Thermodynamic properties and phase equilibria of branched chain fluids using first- and second-order Wertheim’s thermodynamic perturbation theory

Abstract

We present an extension of the statistical associating fluid theory (SAFT) for branched chain molecules using Wertheim’s first- and second-order thermodynamic perturbation theory with a hard-sphere reference fluid (SAFT-B). Molecules are formed by hard spherical sites which are tangentially bonded. Linear chains are described as freely jointed monomeric units, whereas branched molecules are modeled as chains with a different number of articulation points, each of them formed by three arms. In order to calculate the vapor–liquid equilibria of the system, we have considered attractive interactions between the segments forming the chain at the mean-field level of van der Waals. The Helmholtz free energy due to the formation of the chain is explicitly separated into two contributions, one accounting for the formation of the articulation tetramer, and a second one due to the formation of the chain arms. The first term is described by the second-order perturbation theory of Phan et al. [J. Chem.
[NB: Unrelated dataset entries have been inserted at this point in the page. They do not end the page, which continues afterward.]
Context: an optimization exercise on an open-source flow, tuned for small area. The choices shown serve that exercise and are no tape-out recipe. Only simulation tests tie the RTL to the original design; equivalence was not proved. Power is estimated from default activity; no workload was simulated.

Setup of run 4:
==> flow/design.v (excerpt) <==
module grid_line_path_walker #(
   parameter int COORD_BITS = 8
) (
   input  logic                  clock,
   input  logic                  reset,
   input  logic                  req_valid,
   output logic                  req_stall,
   input  logic                  req_command,
   input  logic [COORD_BITS-1:0] req_start_y,
   input  logic [COORD_BITS-1:0] req_start_x,
   input  logic [COORD_BITS-1:0] req_end_y,
   input  logic [COORD_BITS-1:0] req_end_x,
   input  logic                  req_pass_through,
   input  logic                  req_info_mode,
   input  logic                  req_stop_at_occupant,
   input  logic                  req_cell_projectable,
   input  logic                  req_cell_believed_wall,
   input  logic                  req_cell_occupied,
   output logic                  rsp_valid,
   input  logic                  rsp_stall,
   output logic [COORD_BITS-1:0] rsp_grid_y,
   output logic [COORD_BITS-1:0] rsp_grid_x,
   output logic                  rsp_grid_valid,
   output logic                  rsp_path_done,
   output logic [glpw_pkg::LEN_W-1:0] rsp_path_length,
   input  logic                  csr_psel,
   input  logic                  csr_penable,
   input  logic                  csr_pwrite,
   input  logic [glpw_pkg::CSR_ADDR_W-1:0] csr_paddr,
   input  logic [glpw_pkg::CSR_DATA_W-1:0] csr_pwdata,
   output logic [glpw_pkg::CSR_DATA_W-1:0] csr_prdata,
   output logic                  csr_pready
);
Size in the first run: about 400 cells after synthesis, roughly 87 flip-flops, ~140 I/O pins, roughly 4400 µm² of cells after synthesis.
clock: 10.5 ns
lec_check: 0
cap_margin: 20
core_margin: 2
core_utilization: 40
slew_margin: 20
standard.sh (not shown) runs the stock make flow with config.mk's settings and CLKGATE_MAP_FILE= SYNTH_SCRIPT=/design/flow/synth_recipe.tcl, a recipe that flattens the netlist after the stock synthesis.
==> flow/flow/run.sh <==
#!/bin/bash
set -euo pipefail
bash standard.sh "BUFFER_PORTS_ARGS=-buffer_cell sky130_fd_sc_hd__buf_1" "CTS_ARGS=-sink_clustering_enable -repair_clock_nets -dont_use_dummy_load" finish > flow_make.log 2>&1
Setup changes, run 4 to run 3
==> flow/flow/run.sh <==
#!/bin/bash
# Standard layout, but with the smallest buffer on each port instead of the
# default port buffer cell. Every tool's output goes to flow_make.log here;
# ORFS also keeps per-step logs under orfs/logs.
set -euo pipefail
bash standard.sh "BUFFER_PORTS_ARGS=-buffer_cell sky130_fd_sc_hd__buf_1" finish > flow_make.log 2>&1
## What came out
Of run 4 and run 3, the higher sequential cell area share belongs to run 4.
When run 3 is set beside run 4, its part of the power in the clock network turns out to be 6.4 points larger.
Run 3 reports a lower worst setup slack than run 4 does.

grid_line_path_walker, a different RTL version from the one above (not shown whole).
Size: about 140 I/O pins, roughly 4100 um2 of cells after synthesis.
export LEC_CHECK = 0
export CAP_MARGIN = 20
export CORE_MARGIN = 2
export CORE_UTILIZATION = 40
export SLEW_MARGIN = 20
create_clock -name core_clock -period 10.5 [get_ports {clock}]
==> flow/flow/run.sh <==
#!/bin/bash
set -euo pipefail
bash standard.sh "BUFFER_PORTS_ARGS=-buffer_cell sky130_fd_sc_hd__buf_1" "CTS_ARGS=-sink_clustering_enable -dont_use_dummy_load -buf_list {sky130_fd_sc_hd__clkbuf_4} -root_buf sky130_fd_sc_hd__clkbuf_8" finish > flow_make.log 2>&1
Change:
==> flow/flow/run.sh (replaced) <==
#!/bin/bash
# Standard layout (the standard.sh, standard synthesis unchanged) with two
# changes: each port gets the smallest buffer (buf_1) instead of the default
# port buffer cell, and clock tree synthesis adds no dummy loads. make's full
# output goes to flow_make.log here; ORFS keeps per-step logs in orfs/logs.
set -euo pipefail
bash standard.sh \
  "BUFFER_PORTS_ARGS=-buffer_cell sky130_fd_sc_hd__buf_1" \
  "CTS_ARGS=-sink_clustering_enable -repair_clock_nets -dont_use_dummy_load" \
  finish > flow_make.log 2>&1
Worst setup slack does not change.
Design area stays the same.
Via count stays the same.
Cell count is unchanged.
Fmax is unchanged.
Worst hold slack stays the same.
Die area stays the same.
Register-to-register slack hardly moves.
Total power is unchanged.
First-iteration DRC count is unchanged.

grid_line_path_walker with an RTL version that a note above also has.
For scale: about 400 cells after synthesis, roughly 87 flip-flops, ~4400 um^2 of cells after synthesis.
// grid_line_path_walker
module grid_line_path_walker #(
   parameter int COORD_BITS = 8
) (
   input  logic                  clock,
   input  logic                  reset,
   input  logic                  req_valid,
   output logic                  req_stall,
   input  logic                  req_command,
   input  logic [COORD_BITS-1:0] req_start_y,
   input  logic [COORD_BITS-1:0] req_start_x,
   input  logic [COORD_BITS-1:0] req_end_y,
   input  logic [COORD_BITS-1:0] req_end_x,
   input  logic                  req_pass_through,
   input  logic                  req_info_mode,
   input  logic                  req_stop_at_occupant,
   input  logic                  req_cell_projectable,
   input  logic                  req_cell_believed_wall,
   input  logic                  req_cell_occupied,
   output logic                  rsp_valid,
   input  logic                  rsp_stall,
   output logic [COORD_BITS-1:0] rsp_grid_y,
   output logic [COORD_BITS-1:0] rsp_grid_x,
   output logic                  rsp_grid_valid,
   output logic                  rsp_path_done,
   output logic [glpw_pkg::LEN_W-1:0] rsp_path_length,
   input  logic                  csr_psel,
   input  logic                  csr_penable,
   input  logic                  csr_pwrite,
   input  logic [glpw_pkg::CSR_ADDR_W-1:0] csr_paddr,
   input  logic [glpw_pkg::CSR_DATA_W-1:0] csr_pwdata,
   output logic [glpw_pkg::CSR_DATA_W-1:0] csr_prdata,
   output logic                  csr_pready
);
   localparam int CB = COORD_BITS;
   localparam int LW = glpw_pkg::LEN_W;
   localparam logic [2:0] ST_IDLE = 3'd0;
   localparam logic [2:0] ST_CLR  = 3'd1;
   localparam logic [2:0] ST_S1   = 3'd2;
   localparam logic [2:0] ST_S2   = 3'd3;
   localparam logic [2:0] ST_S3   = 3'd4;
   localparam logic [2:0] ST_C1   = 3'd5;
   localparam logic [2:0] ST_C2   = 3'd6;
   localparam logic [2:0] ST_Z    = 3'd7;
   logic [LW-1:0] rl_ff;
   logic [CB-1:0] y_ff, x_ff;
   logic [LW-1:0] cl_ff;
   logic          vld_ff, gv_ff, dn_ff;
   logic [CB-1:0] a_ff, m_ff, r_ff;
   logic [LW-1:0] s_ff;
   logic [2:0]    ph_ff, st_ff;
   logic          hm_ff, yd_ff, xd_ff, pt_ff, im_ff, so_ff, pk_ff;
   logic          mn_ff, acc_ff, cb_ff, rc_ff, yc_ff, xc_ff, cs_ff;
  ...
==> flow/config.mk <==
export PLATFORM = sky130hd
export DESIGN_NAME = grid_line_path_walker
export DESIGN_NICKNAME = grid_line_path_walker
export VERILOG_FILES = /design/flow/design.v
export SDC_FILE = /design/flow/constraint.sdc
export NUM_CORES = 4
export LEC_CHECK = 0
export CAP_MARGIN = 20
export CORE_MARGIN = 2
export CORE_UTILIZATION = 40
export SLEW_MARGIN = 20
==> flow/constraint.sdc <==
create_clock -name core_clock -period 10.5 [get_ports {clock}]
set_input_delay 2.1000 -clock core_clock [delete_from_list [all_inputs] [get_ports {clock}]]
set_output_delay 2.1000 -clock core_clock [all_outputs]
set_load 0.01 [all_outputs]
run.sh (not shown) runs the stock make flow with config.mk's settings and CLKGATE_MAP_FILE= SYNTH_SCRIPT=/design/flow/synth_recipe.tcl, a recipe that flattens the netlist after the stock synthesis.
Stock flow here: none of the scripts above is used.
Change:
==> flow/flow/run.sh (new file) <==
#!/bin/bash
set -euo pipefail
bash standard.sh "BUFFER_PORTS_ARGS=-buffer_cell sky130_fd_sc_hd__buf_1" "CTS_ARGS=-sink_clustering_enable -repair_clock_nets -dont_use_dummy_load -buf_list {sky130_fd_sc_hd__clkbuf_4} -root_buf sky130_fd_sc_hd__clkbuf_8" finish > flow_make.log 2>&1
==> flow/standard.sh (new file) <==
#!/bin/bash
# synth_recipe.tcl (not shown) runs the flow's synth.tcl, then flattens the netlist and writes it again
# the make line also repeats each setting of config.mk as NAME=value (left out here)
make -C /OpenROAD-flow-scripts/flow DESIGN_CONFIG=/design/flow/config.mk WORK_HOME=/design/flow/orfs CLKGATE_MAP_FILE= SYNTH_SCRIPT=/design/flow/synth_recipe.tcl "${@:-finish}"
removed: flow/run.sh
- critical path depth stays the same
- core utilization went down by 6.0 points
- synthesized cell count is unchanged
- worst setup slack gains 0.76 ns
- wire length went up by about 0.7%
- non-clock buffer count went up by 1
- total power went down by 13%
- sequential cell count does not change
- global-route usage barely changes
Phys. 99, 5326 (1993)], which has been proven to predict the thermodynamic properties of linear chain fluids in a similar manner to Wertheim’s approach. The formation of the chain arms is calculated at Wertheim’s first-order perturbation level. The theory is used to study the effect of the chain architecture on the thermodynamic properties and phase equilibria of chain molecules. The equation predicts the general trends of the compressibility factor and vapor–liquid coexistence curve of the system with the branching degree, in qualitative agreement with molecular simulation results for similar models. Finally, SAFT-B is applied to predict the critical properties of selected light alkanes in order to assess the accuracy of the theory. Experimental trends of the critical temperature of branched alkanes are qualitatively captured by this simple theory.